< Ezgiler Ezgisi 7 >
1 Ne güzel sandaletli ayakların, Ey soylu kız! Mücevher gibi yuvarlak kalçaların, Usta ellerin işi.
How beautiful are thy feet in sandals, O prince's daughter! Thy rounded thighs are like jewels, the work of the hands of a skilful workman.
2 Karışık şarabın hiç eksilmediği Yuvarlak bir tas gibi göbeğin. Zambaklarla kuşanmış Buğday yığını gibi karnın.
Thy body is a round goblet, no mingled wine is wanting. Thy waist is a heap of wheat set about with lilies.
3 Sanki bir çift geyik yavrusu memelerin, İkiz ceylan yavrusu.
Thy two breasts are like two fawns that are twins of a roe.
4 Fildişi kule gibi boynun. Bat-Rabim Kapısı yanındaki Heşbon havuzları gibi gözlerin. Şam'a bakan Lübnan Kulesi gibi burnun.
Thy neck is like the tower of ivory. Thine eyes, the pools in Heshbon, by the gate of Bath-rabbim. Thy nose is like the tower of Lebanon which looks toward Damascus.
5 Karmel Dağı gibi duruyor başın, Pırıl pırıl mora çalar saçların. Kaküllerine tutsak oldu kral.

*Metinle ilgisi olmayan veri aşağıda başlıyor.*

===== src/rtl/ip_tx_arbiter.sv =====
// Round-robin frame arbiter feeding the IP TX block from the UDP (ch0) and ICMP (ch1) transmitters.
// Optional watchdog abort of a stalled frame is built when ARB_TIMEOUT_EN is defined.
module ip_tx_arbiter #(
    parameter int P_GAP_CYCLES = 4,
    parameter int P_TIMEOUT    = 1024
) (
    input  logic        i_clk,
    input  logic        i_rst,
    input  logic        i_ch0_req,
    input  logic [7:0]  i_ch0_type,
    input  logic [15:0] i_ch0_len,
    output logic        o_ch0_grant,
    input  logic [7:0]  i_ch0_data,
    input  logic        i_ch0_last,
    input  logic        i_ch0_valid,
    input  logic        i_ch1_req,
    input  logic [7:0]  i_ch1_type,
    input  logic [15:0] i_ch1_len,
    output logic        o_ch1_grant,
    input  logic [7:0]  i_ch1_data,
    input  logic        i_ch1_last,
    input  logic        i_ch1_valid,
    output logic [7:0]  o_ip_type,
    output logic [7:0]  o_ip_data,
    output logic [15:0] o_ip_len,
    output logic        o_ip_last,
    output logic        o_ip_valid,
    output logic        o_busy,
    output logic        o_len_err,
    output logic [1:0]  o_dbg_state
);
    // Handshake: a requester holds req (with type/len stable) until it sees its one-cycle
    // grant; from the following cycle its valid bytes are forwarded one cycle later.
    localparam logic [1:0] S_IDLE  = 2'd0;
    localparam logic [1:0] S_GRANT = 2'd1;
    localparam logic [1:0] S_XFER  = 2'd2;
    localparam logic [1:0] S_GAP   = 2'd3;
    localparam int GW = $clog2(P_GAP_CYCLES + 1);

    if (P_GAP_CYCLES < 1 || P_TIMEOUT < 1) begin : g_bad_params
        $error("ip_tx_arbiter: P_GAP_CYCLES and P_TIMEOUT must be at least 1");
    end

    logic [1:0]    state_q, state_d;
    logic          sel_q, sel_d;
    logic          ptr_q, ptr_d;
    logic [7:0]    type_q, type_d;
    logic [15:0]   len_q, len_d;
    logic [15:0]   cnt_q, cnt_d;
    logic [GW-1:0] gap_q, gap_d;
    logic [7:0]    data_q, data_d;
    logic          valid_q, valid_d;
    logic          last_q, last_d;
    logic          err_q, err_d;
    logic          pick;
    logic [7:0]    sel_data;
    logic          sel_valid, sel_last;
`ifdef ARB_TIMEOUT_EN
    localparam int TW = $clog2(P_TIMEOUT + 1);
    logic [TW-1:0] wd_q, wd_d;
`endif

    assign sel_data  = sel_q ? i_ch1_data  : i_ch0_data;
    assign sel_valid = sel_q ? i_ch1_valid : i_ch0_valid;
    assign sel_last  = sel_q ? i_ch1_last  : i_ch0_last;
    // ptr_q holds the channel served most recently; reset value 1 favours channel 0.
    assign pick = (i_ch0_req && i_ch1_req) ? ~ptr_q : i_ch1_req;

    always_comb begin
        state_d = state_q;
        sel_d   = sel_q;
        ptr_d   = ptr_q;
        type_d  = type_q;
        len_d   = len_q;
        cnt_d   = cnt_q;
        gap_d   = gap_q;
        data_d  = 8'h00;
        valid_d = 1'b0;
        last_d  = 1'b0;
        err_d   = 1'b0;
`ifdef ARB_TIMEOUT_EN
        wd_d    = wd_q;
`endif
        case (state_q)
            S_IDLE: begin
                if (i_ch0_req || i_ch1_req) begin
                    sel_d   = pick;
                    type_d  = pick ? i_ch1_type : i_ch0_type;
                    len_d   = pick ? i_ch1_len  : i_ch0_len;
                    cnt_d   = 16'd0;
                    state_d = S_GRANT;
                end
            end
            S_GRANT: begin
`ifdef ARB_TIMEOUT_EN
                wd_d = '0;
`endif
                if (len_q == 16'd0) begin
                    err_d   = 1'b1;
                    ptr_d   = sel_q;
                    gap_d   = '0;
                    state_d = S_GAP;
                end else begin
                    state_d = S_XFER;
                end
            end
            S_XFER: begin
                data_d  = sel_data;
                valid_d = sel_valid;
                if (sel_valid) begin
                    cnt_d = cnt_q + 16'd1;
`ifdef ARB_TIMEOUT_EN
                    wd_d  = '0;
`endif
                    // A frame ends on the sender's last or on reaching the latched length.
                    if (sel_last || (cnt_q + 16'd1 == len_q)) begin
                        last_d  = 1'b1;
                        err_d   = !(sel_last && (cnt_q + 16'd1 == len_q));
                        ptr_d   = sel_q;
                        gap_d   = '0;
                        state_d = S_GAP;
                    end
                end
`ifdef ARB_TIMEOUT_EN
                else if (wd_q == TW'(P_TIMEOUT - 1)) begin
                    ptr_d   = sel_q;
                    gap_d   = '0;
                    state_d = S_GAP;
                    if (cnt_q != 16'd0) begin
                        data_d  = 8'h00;
                        valid_d = 1'b1;
                        last_d  = 1'b1;
                        err_d   = 1'b1;
                    end
                end else begin
                    wd_d = wd_q + 1'b1;
                end
`endif
            end
            default: begin
                if (gap_q == GW'(P_GAP_CYCLES - 1)) begin
                    state_d = S_IDLE;
                end else begin
                    gap_d = gap_q + 1'b1;
                end
            end
        endcase
    end

    always_ff @(posedge i_clk or posedge i_rst) begin
        if (i_rst) begin
            state_q <= S_IDLE;
            sel_q   <= 1'b0;
            ptr_q   <= 1'b1;
            type_q  <= 8'h00;
            len_q   <= 16'd0;
            cnt_q   <= 16'd0;
            gap_q   <= '0;
            data_q  <= 8'h00;
            valid_q <= 1'b0;
            last_q  <= 1'b0;
            err_q   <= 1'b0;
`ifdef ARB_TIMEOUT_EN
            wd_q    <= '0;
`endif
        end else begin
            state_q <= state_d;
            sel_q   <= sel_d;
            ptr_q   <= ptr_d;
            type_q  <= type_d;
            len_q   <= len_d;
            cnt_q   <= cnt_d;
            gap_q   <= gap_d;
            data_q  <= data_d;
            valid_q <= valid_d;
            last_q  <= last_d;
            err_q   <= err_d;
`ifdef ARB_TIMEOUT_EN
            wd_q    <= wd_d;
`endif
        end
    end

    assign o_ch0_grant = (state_q == S_GRANT) && !sel_q;
    assign o_ch1_grant = (state_q == S_GRANT) &&  sel_q;
    assign o_ip_type   = type_q;
    assign o_ip_len    = len_q;
    assign o_ip_data   = data_q;
    assign o_ip_valid  = valid_q;
    assign o_ip_last   = last_q;
    assign o_len_err   = err_q;
    assign o_busy      = (state_q != S_IDLE);
    assign o_dbg_state = state_q;
endmodule


===== config.mk =====
export PLATFORM = sky130hd
export DESIGN_NAME = ip_tx_arbiter
export DESIGN_NICKNAME = d
export VERILOG_FILES = /design/src/rtl/ip_tx_arbiter.sv
export SDC_FILE = /design/constraint.sdc
export NUM_CORES = 1
export LEC_CHECK = 0
export BUFFER_PORTS_ARGS = -buffer_cell sky130_fd_sc_hd__buf_2
export CAP_MARGIN = 10
export CORE_UTILIZATION = 50
export CTS_CLUSTER_SIZE = 24
export DETAILED_ROUTE_END_ITERATION = 8
export GPL_TIMING_DRIVEN = 0
export PLACE_DENSITY = 0.79
export SETUP_SLACK_MARGIN = 0.4
export SKIP_LAST_GASP = 1
export SLEW_MARGIN = 20
export SYNTH_ARGS = -nofsm -noshare
export SYNTH_HDL_FRONTEND = slang
export SYNTH_SLANG_ARGS = --single-unit

===== constraint.sdc =====
create_clock -name i_clk -period 5.31 [get_ports i_clk]
set_clock_uncertainty 0.1 [all_clocks]
set_input_delay 0.2655 -clock i_clk [delete_from_list [all_inputs] [get_ports i_clk]]
set_output_delay 0.2655 -clock i_clk [all_outputs]
set_load 0.05 [all_outputs]

==> results_dict.tcl <==
set metrics [dict create \
    postLayoutCoreUtil 0.653 \
    synth-edff-count 0 \
    cp-startpoint "cnt_q[0]" \
    synth.net_count 432 \
    synth_largest_area_cell "dfrtp_1" \
    max_cap_viol_count 0 \
    power_mw 2.48 \
    violations "design-rule violations" \
    grt_use_total 0.239 \
    core_mm2 0.00642 \
    synth.most_common_cell "dfrtp_1" \
    slew_violations 0 \
    vdd_drop_max_mv 0.353 \
    clock-sinks 58 \
    synth_top_area_frac 0.426 \
    rows 29 \
    diodes 0 \
    grt_overflow 0 \
    fmax_mhz 240 \
    first_global_vias 2989 \
    synth_top_family_by_area "simple AND/OR/NAND/NOR gates" \
    finalHoldViolations 0 \
    hpwl_um 6040 \
    finalSetupTns_ns 0 \
    final_area_mm2 0.00419 \
    synth_mux_area_frac 0.118 \
    synthXorXnorAreaFrac 0.0602 \
    p_clk_frac 0.148 \
    drt_iter0_markers 173 \
    power.internal_mw 1.20 \
    rr_worst_depth 12 \
    grt_max_degree 59 \
    layout-drive-gt1-share 0.290 \
    cts_tree "built" \
    yosys-top-cells-area "dfrtp_1 43%, mux2i_1 11%, o21ai_0 7.5%" \
    cp_slowest_cell "or4_1" \
    combPwrFrac 0.550 \
    drc 5 \
    path_buf_inv 1 \
    port_buffers 111 \
    area_delta_synth_final_pct 25.2 \
    cts_resized 0 \
    ctsLongestPathBuffers 2 \
    num_vias 3090 \
    cp_top_family "simple AND/OR/NAND/NOR gates" \
    antenna_found_initial 0 \
    post-route-period-util 0.785 \
    ctsRootBufferMaster "clkbuf_8" \
    worstSetupStartpointType "register" \
    finalNetCount 555 \
    ys_seq_area_frac 0.434 \
    fin_crit_ns 4.17 \
    die-area_mm2 0.00702 \
    crit_fanout 7 \
    seq_power_share 0.302 \
    wire_per_inst_um 14.5 \
    die_w_um 83.8 \
    crit_arrival_ns 4.29 \
    die_h_um 83.8 \
    crit_end "gap_q[0]" \
    yosys.area_share.simple 0.167 \
    via_per_inst 5.55 \
    synth_area_per_cell_um2 9.51 \
    busiest_layer "met2" \
    met1_usage 0.313 \
    grt_pass1_wl_um 13500 \
    numCtsBuffers 9 \
    ff2ff_setup_slack_ns 1.14 \
    hp-class "input port to register" \
    cp.depth 12 \
    clk_pin_slew_ns 0.07 \
    slowest_delay_ns 0.56 \
    syn-cell-area_mm2 0.00335 \
    worstReg2RegStart "cnt_q[0]" \
    cts.hold.buffers_added 1 \
    synth_adder_area_share 0.0299 \
    dp_cells 540 \
    rsz0062_at_grt "false" \
    cp-end-kind "register" \
    ys_warn_count 0 \
    htreeDepth 3 \
    clock_latency_ns 0.33 \
    critPathKind "register to register" \
    drt_wl_total_um 8100 \
    status "finished with violations" \
    p_sw_frac 0.516 \
    grtUsageMet3 0.0356 \
    synth_compound_area_frac 0.150 \
    ys_ff_latch 58 \
    postCtsSetupBuffers 0 \
    power_density_mw_per_mm2 591 \
    max-slew-margin-rel 0.487 \
    dr.pass1.iters 8 \
    total_leakage_power_nw 2.06 \
    synth_cells 352 \
    required_ns 5.43 \
    start_util 0.521 \
    worst_r2r_endpoint "gap_q[0]" \
    synth.distinct_cells 50 \
    fin_cells 557 \
    setup_violations 0 \
    crit_chain "ha_1 > and3_2 > clkbuf_1 > nand3_1 > xor2_1 > xnor2_1 > or4_1 > or4_1 > ha_1 > o21ai_0 > o2111a_1 > mux2_2" \
    ys_async_sr_fraction 1.00 \
    ios 112 \
    p_switching_mw 1.28 \
    netlist_top_cells_count "57 x dfrtp_1, 50 x o21ai_0, 44 x nand2_1" \
    place_area_mm2 0.00400 \
    tightest_slew_ns 0.765 \
    synth_ff_type "dfrtp_1" \
    use_met2 0.402 \
    gp_congestion 0.856 \
    ant_nets 0 \
]
-- metal layers --
| metal | part of all wire | up-vias |
|---|---|---|
| met5 | 0 | - |
| met2 | 0.48 | 117 |
| met4 | 0.016 | 0 |
| met1 | 0.45 | 1454 |
| met3 | 0.052 | 12 |
| li1 | - | 1507 |
-- power groups by stage --
stage | clock network (mW) | registers, mW | logic (mW)
after floorplan | 0 | 1.16 | 0.600
after global placement | 0 | 0.742 | 1.33
after detailed placement | 0 | 0.750 | 1.36
after CTS | 0.370 | 0.744 | 1.37
after global routing | 0.392 | 0.769 | 1.47
final | 0.368 | 0.747 | 1.36
-- per-stage QoR --
step           hold WS (ns)  worst slack, ns
3_5_place_dp          0.332             1.19
6_report             0.0918             1.14
3_3_place_gp          0.361             1.26
5_1_grt               0.113            0.924
4_1_cts              0.0839             1.18
2_1_floorplan         0.341             1.61
-- kinds of logic (layout without fill, tap and decap cells) --
kind of cell    count (synthesis)  count (layout)
simple gates                  107             107
flops                          58              58
compound gates                 84              84
xor+xnor                       23              23
buf+inv                        33             161
fa+ha+maj                       8               8
mux                            39              39
-- flip-flops by register name, summed over array words and instances (netlist names) --
name / flops
cnt_q: 16
gap_q: 3
o_dbg_state: 2
o_ip_data: 8
o_ip_last: 1
o_ip_len: 16
o_ip_type: 8
o_ip_valid: 1
o_len_err: 1
ptr_q: 1
sel_q: 1
-- area by class of cell --
type | count | area [um^2]
clock inverter | 5 | 28.8
multi-input combinational | 261 | 1760
fill | 520 | 2230
timing repair buffer | 112 | 566
inverter | 9 | 36.3
clock buffer | 11 | 151
sequential | 58 | 1450
buffer | 24 | 104
tap | 77 | 96.3
-- worst min-delay path by stage --
stage,slack (ns),startpoint,cells past startpoint,end
floorplan,0.34,i_ch0_data[0],2,o_ip_data[0]
global placement,0.36,o_ip_type[7],2,o_ip_type[7]
detailed placement,0.33,i_rst,2,o_ip_type[3]
CTS,0.08,i_ch0_data[2],3,o_ip_data[2]
global route,0.11,i_ch0_data[2],3,o_ip_data[2]
finish,0.09,i_ch0_data[2],3,o_ip_data[2]
-- placed cells by master (no fill, tap or decap), types with 2 or more instances in the layout --
master,count
and4_1,3
inv_1,8
nand3_1,10
nand2_1,44
a21boi_0,2
clkinv_2,4
nand3b_1,2
nor2_1,9
clkbuf_8,11
a211oi_1,2
ha_1,8
o31ai_1,10
xor2_1,8
clkbuf_1,19
nand4_1,3
mux2_2,3
a21oi_1,7
dfrtp_1,57
xnor2_1,15
o21ai_0,50
and3_1,3
nor4_1,5
a22o_1,2
or4_1,3
buf_2,112
nor3_1,4
mux2i_1,36
nor2b_1,13
-- worst min-delay path, delay by kind of cell --
kind | cells | cell delay (ns)
AND/OR/NAND/NOR | 1 | 0.10
buffers and inverters | 1 | 0.07
multiplexers | 1 | 0.05
Power figures use the tool's default switching activity.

Thy head upon thee is like Carmel, and the hair of thy head like purple. The king is held captive in the tresses.
6 Ne güzel, ne çekicidir aşk! Zevkten zevke sürükler.
How fair and how pleasant thou are, O love, for delights!
7 Hurma ağacına benziyor boyun, Salkım salkım memelerin.
This thy stature is like to a palm tree, and thy breasts to its clusters.
8 “Çıkayım hurma ağacına” dedim, “Tutayım meyveli dallarını.” Üzüm salkımları gibi olsun memelerin, Elma gibi koksun soluğun,
I said, I will climb up into the palm tree. I will take hold of the branches of it. Let thy breasts be as clusters of the vine, and the smell of thy breath like apples,
9 En iyi şarap gibi ağzın. Sevgilimin dudaklarına, dişlerine doğru kaysın.
and thy mouth like the best wine, that goes down smoothly for my beloved, gliding through the lips and teeth.
10 Ben sevgilime aitim, O da bana tutkun.
I am my beloved's, and his desire is toward me.
11 Gel, sevgilim, kıra çıkalım, Köylerde geceleyelim.
Come, my beloved, let us go forth into the field. Let us lodge in the villages.
12 Bağlara gidelim sabah erkenden, Bakalım, asma tomurcuk verdi mi? Dalları yeşerdi mi, Narlar çiçek açtı mı, Orada sevişeceğim seninle.
Let us get up early to the vineyards. Let us see whether the vine has budded, its blossom is open, the pomegranates are in flower. There I will give thee my love.
13 Mis gibi koku saçıyor adamotları, Kapımızın yanıbaşında Taze, kuru, Her çeşit seçme meyve var. Senin için sakladım onları, sevgilim.
The mandrakes give forth fragrance. And at our doors are all manner of precious fruits, new and old, which I have laid up for thee, O my beloved.